◆ Activity: Could you print every entry below exactly as given?

◆ Material for this exercise:

run 1:
// apb_fifo
module apb_fifo (
    input  wire                   clk,         
    input  wire                   rst,         
    input  wire                   psel,        
    input  wire [3:0]            paddr,       
    input  wire [31:0]            pwdata,      
    input  wire                   penable,     
    input  wire                   pwrite,      
    output reg  [31:0]            prdata,      
    output reg                    pready       
);
parameter DEPTH = 16;   
parameter idle = 0, check_op = 1, write_data = 2, read_data =3,send_ready = 4;
reg [2:0] state;
reg [3:0] addr ;
 reg [31:0] wdata,rdata;
  reg [31:0] mem [0:15];
reg [3:0] wr_ptr;    
reg [3:0] rd_ptr;    
reg [4:0] count;     
reg [1:0] cwait;
always @(posedge clk or negedge rst) begin
    if (rst == 0) begin
        for(int i = 0; i<16;i++)
        begin
        mem[i] <= 0;
        end
        wr_ptr <= 0;
        rd_ptr <= 0;
        count <= 0;
        pready <= 0;
        state   <= idle;
        pready <= 0;
        prdata <= 0;
        addr   <= 0;
        wdata  <= 0;
        rdata  <= 0;
        cwait  <= 0;
    end else begin
        case(state)
        idle:
        begin
            wr_ptr <= 0;
            rd_ptr <= 0;
            count <= 0;
            pready <= 0;
            prdata <= 0;
            addr   <= 0;
            wdata  <= 0;
            rdata  <= 0;
            cwait  <= 0;
            state <= check_op;
        end
        check_op:
        begin
  ...
For scale: roughly 2,100 cells after synthesis, ~74 I/O pins.
Settings: LEC_CHECK=0, ABC_AREA=0, CAP_MARGIN=25, CORE_ASPECT_RATIO=1.11, CORE_MARGIN=2, CORE_UTILIZATION=72, CTS_CLUSTER_SIZE=35, GPL_TIMING_DRIVEN=1, PLACE_DENSITY=0.36, SLEW_MARGIN=35; clock period 1.89 ns.
run.sh (not shown) runs the stock make flow with config.mk's settings and CLKGATE_MAP_FILE=.
The layout from run 1, despite a flow that completed every stage, fails the layout checks, with the failing checks listed as setup timing.
The inputs of run 2 differ from those of run 1 as listed below.
- CORE_UTILIZATION now 15, was 72
- PLACE_DENSITY no longer set, was 0.36
- GPL_TIMING_DRIVEN now 0, was 1
- SETUP_SLACK_MARGIN now 0.42, previously not set
- PLACE_DENSITY_LB_ADDON now 0.08, previously not set
- the clock period (ns, I/O delays scaled along) now 3.12, was 1.89
[summary]
- Run 2 ended up with nor2_2 as its highest-delay cell along the critical path; run 1 ended up with dfrtp_4.
- Run 2 vs. run 1: clock latency at the later pin of the worst-skew pair went up, design area now larger, global-route usage saw a decrease, routed wire length up 42,000 um.
- Summary of run 1 and run 2: one run falls short of a clean finish, namely run 1.
diff inputs: run 2 => run 3
- ABC_AREA removed (was 0)
- CAP_MARGIN changed from 25 to 20
- CORE_UTILIZATION changed from 15 to 72
- CTS_CLUSTER_SIZE changed from 35 to 15
- CORE_ASPECT_RATIO removed (was 1.11)
- SLEW_MARGIN changed from 35 to 20
- GPL_TIMING_DRIVEN removed (was 0)
- SETUP_SLACK_MARGIN removed (was 0.42)
- PLACE_DENSITY_LB_ADDON removed (was 0.08)
- the clock period (ns, I/O delays scaled along) changed from 3.12 to 1.89
[summary]
Run 3 finished all stages; layout check result: FAIL, due to setup timing.
Of run 3 and run 2, the lower number of detailed-routing iterations run before antenna repair belongs to run 2.
For the final cycle utilization of the critical path, run 3 came in 24 points higher than run 2 did.
Max logic gate share of total power across run 3 and run 2: run 3
Run 2 ended up with nor2_2 as its slowest cell on the critical path; run 3 ended up with dfrtp_2.
The count of multi-input combinational gates on run 3 is in line with that on run 2.
Changes in run 4 relative to run 3:
- setting MIN_ROUTING_LAYER to met2 for the first time
- setting TNS_END_PERCENT to 25 for the first time
- removing CTS_CLUSTER_SIZE (formerly 15)
- changing CORE_UTILIZATION from 72 to 40
- setting ABC_AREA to 1 for the first time
- setting SETUP_SLACK_MARGIN to 1.29 for the first time
- setting HOLD_SLACK_MARGIN to 0.07 for the first time
- changing the clock period (ns, I/O delays scaled along) from 1.89 to 5.0
[summary]
Run 4 ended with every stage complete and zero timing, DRC or antenna violations. From run 3 to run 4 the numbers moved as follows: worst hold slack moved up; number of cells produced by synthesis rose by 1,197; worst setup slack +1.88 ns.
What run 5 does differently from run 4 at the input level:
- SETUP_SLACK_MARGIN: 1.29 -> 0.46
- ABC_AREA: 1 -> unset
- TNS_END_PERCENT: 25 -> unset
- HOLD_SLACK_MARGIN: 0.07 -> unset
- MIN_ROUTING_LAYER: met2 -> unset
- the clock period (ns, I/O delays scaled along): 5.0 -> 3.4
### Flow results
Per the final summary, run 5 finished and its layout is clean on timing, DRC and antenna. Compared with run 4, in run 5 worst-margin pin slew decreased 0.18 ns; overall power increased 56%; mapped cell area increased 2.5%; final weighted congestion in routability-driven placement increased 0.035. Synthesized-area fraction occupied by and/or/nand/nor cells: run 5 vs run 4 down 21 points. Floorplan die height of run 5 exceeds that of run 4 slightly. Run 4 vs run 5, launching instance or port of the critical path: addr[0]$_DFFE_PN0P_ vs addr[1]$_DFFE_PN0P_. Run 5 reports its slowest cell on the critical path as dfrtp_4 while run 4 reports clkinv_1.
Power figures rest on the tool's default switching activity, not on a simulated workload.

◆ Response to this task:
run 1:
// apb_fifo
module apb_fifo (
    input  wire                   clk,         
    input  wire                   rst,         
    input  wire                   psel,        
    input  wire [3:0]            paddr,       
    input  wire [31:0]            pwdata,      
    input  wire                   penable,     
    input  wire                   pwrite,      
    output reg  [31:0]            prdata,      
    output reg                    pready       
);
parameter DEPTH = 16;   
parameter idle = 0, check_op = 1, write_data = 2, read_data =3,send_ready = 4;
reg [2:0] state;
reg [3:0] addr ;
 reg [31:0] wdata,rdata;
  reg [31:0] mem [0:15];
reg [3:0] wr_ptr;    
reg [3:0] rd_ptr;    
reg [4:0] count;     
reg [1:0] cwait;
always @(posedge clk or negedge rst) begin
    if (rst == 0) begin
        for(int i = 0; i<16;i++)
        begin
        mem[i] <= 0;
        end
        wr_ptr <= 0;
        rd_ptr <= 0;
        count <= 0;
        pready <= 0;
        state   <= idle;
        pready <= 0;
        prdata <= 0;
        addr   <= 0;
        wdata  <= 0;
        rdata  <= 0;
        cwait  <= 0;
    end else begin
        case(state)
        idle:
        begin
            wr_ptr <= 0;
            rd_ptr <= 0;
            count <= 0;
            pready <= 0;
            prdata <= 0;
            addr   <= 0;
            wdata  <= 0;
            rdata  <= 0;
            cwait  <= 0;
            state <= check_op;
        end
        check_op:
        begin
  ...
For scale: roughly 2,100 cells after synthesis, ~74 I/O pins.
Settings: LEC_CHECK=0, ABC_AREA=0, CAP_MARGIN=25, CORE_ASPECT_RATIO=1.11, CORE_MARGIN=2, CORE_UTILIZATION=72, CTS_CLUSTER_SIZE=35, GPL_TIMING_DRIVEN=1, PLACE_DENSITY=0.36, SLEW_MARGIN=35; clock period 1.89 ns.
run.sh (not shown) runs the stock make flow with config.mk's settings and CLKGATE_MAP_FILE=.
The layout from run 1, despite a flow that completed every stage, fails the layout checks, with the failing checks listed as setup timing.
The inputs of run 2 differ from those of run 1 as listed below.
- CORE_UTILIZATION now 15, was 72
- PLACE_DENSITY no longer set, was 0.36
- GPL_TIMING_DRIVEN now 0, was 1
- SETUP_SLACK_MARGIN now 0.42, previously not set
- PLACE_DENSITY_LB_ADDON now 0.08, previously not set
- the clock period (ns, I/O delays scaled along) now 3.12, was 1.89
[summary]
- Run 2 ended up with nor2_2 as its highest-delay cell along the critical path; run 1 ended up with dfrtp_4.
- Run 2 vs. run 1: clock latency at the later pin of the worst-skew pair went up, design area now larger, global-route usage saw a decrease, routed wire length up 42,000 um.
- Summary of run 1 and run 2: one run falls short of a clean finish, namely run 1.
diff inputs: run 2 => run 3
- ABC_AREA removed (was 0)
- CAP_MARGIN changed from 25 to 20
- CORE_UTILIZATION changed from 15 to 72
- CTS_CLUSTER_SIZE changed from 35 to 15
- CORE_ASPECT_RATIO removed (was 1.11)
- SLEW_MARGIN changed from 35 to 20
- GPL_TIMING_DRIVEN removed (was 0)
- SETUP_SLACK_MARGIN removed (was 0.42)
- PLACE_DENSITY_LB_ADDON removed (was 0.08)
- the clock period (ns, I/O delays scaled along) changed from 3.12 to 1.89
[summary]
Run 3 finished all stages; layout check result: FAIL, due to setup timing.
Of run 3 and run 2, the lower number of detailed-routing iterations run before antenna repair belongs to run 2.
For the final cycle utilization of the critical path, run 3 came in 24 points higher than run 2 did.
Max logic gate share of total power across run 3 and run 2: run 3
Run 2 ended up with nor2_2 as its slowest cell on the critical path; run 3 ended up with dfrtp_2.
The count of multi-input combinational gates on run 3 is in line with that on run 2.
Changes in run 4 relative to run 3:
- setting MIN_ROUTING_LAYER to met2 for the first time
- setting TNS_END_PERCENT to 25 for the first time
- removing CTS_CLUSTER_SIZE (formerly 15)
- changing CORE_UTILIZATION from 72 to 40
- setting ABC_AREA to 1 for the first time
- setting SETUP_SLACK_MARGIN to 1.29 for the first time
- setting HOLD_SLACK_MARGIN to 0.07 for the first time
- changing the clock period (ns, I/O delays scaled along) from 1.89 to 5.0
[summary]
Run 4 ended with every stage complete and zero timing, DRC or antenna violations. From run 3 to run 4 the numbers moved as follows: worst hold slack moved up; number of cells produced by synthesis rose by 1,197; worst setup slack +1.88 ns.
What run 5 does differently from run 4 at the input level:
- SETUP_SLACK_MARGIN: 1.29 -> 0.46
- ABC_AREA: 1 -> unset
- TNS_END_PERCENT: 25 -> unset
- HOLD_SLACK_MARGIN: 0.07 -> unset
- MIN_ROUTING_LAYER: met2 -> unset
- the clock period (ns, I/O delays scaled along): 5.0 -> 3.4
### Flow results
Per the final summary, run 5 finished and its layout is clean on timing, DRC and antenna. Compared with run 4, in run 5 worst-margin pin slew decreased 0.18 ns; overall power increased 56%; mapped cell area increased 2.5%; final weighted congestion in routability-driven placement increased 0.035. Synthesized-area fraction occupied by and/or/nand/nor cells: run 5 vs run 4 down 21 points. Floorplan die height of run 5 exceeds that of run 4 slightly. Run 4 vs run 5, launching instance or port of the critical path: addr[0]$_DFFE_PN0P_ vs addr[1]$_DFFE_PN0P_. Run 5 reports its slowest cell on the critical path as dfrtp_4 while run 4 reports clkinv_1.
Power figures rest on the tool's default switching activity, not on a simulated workload.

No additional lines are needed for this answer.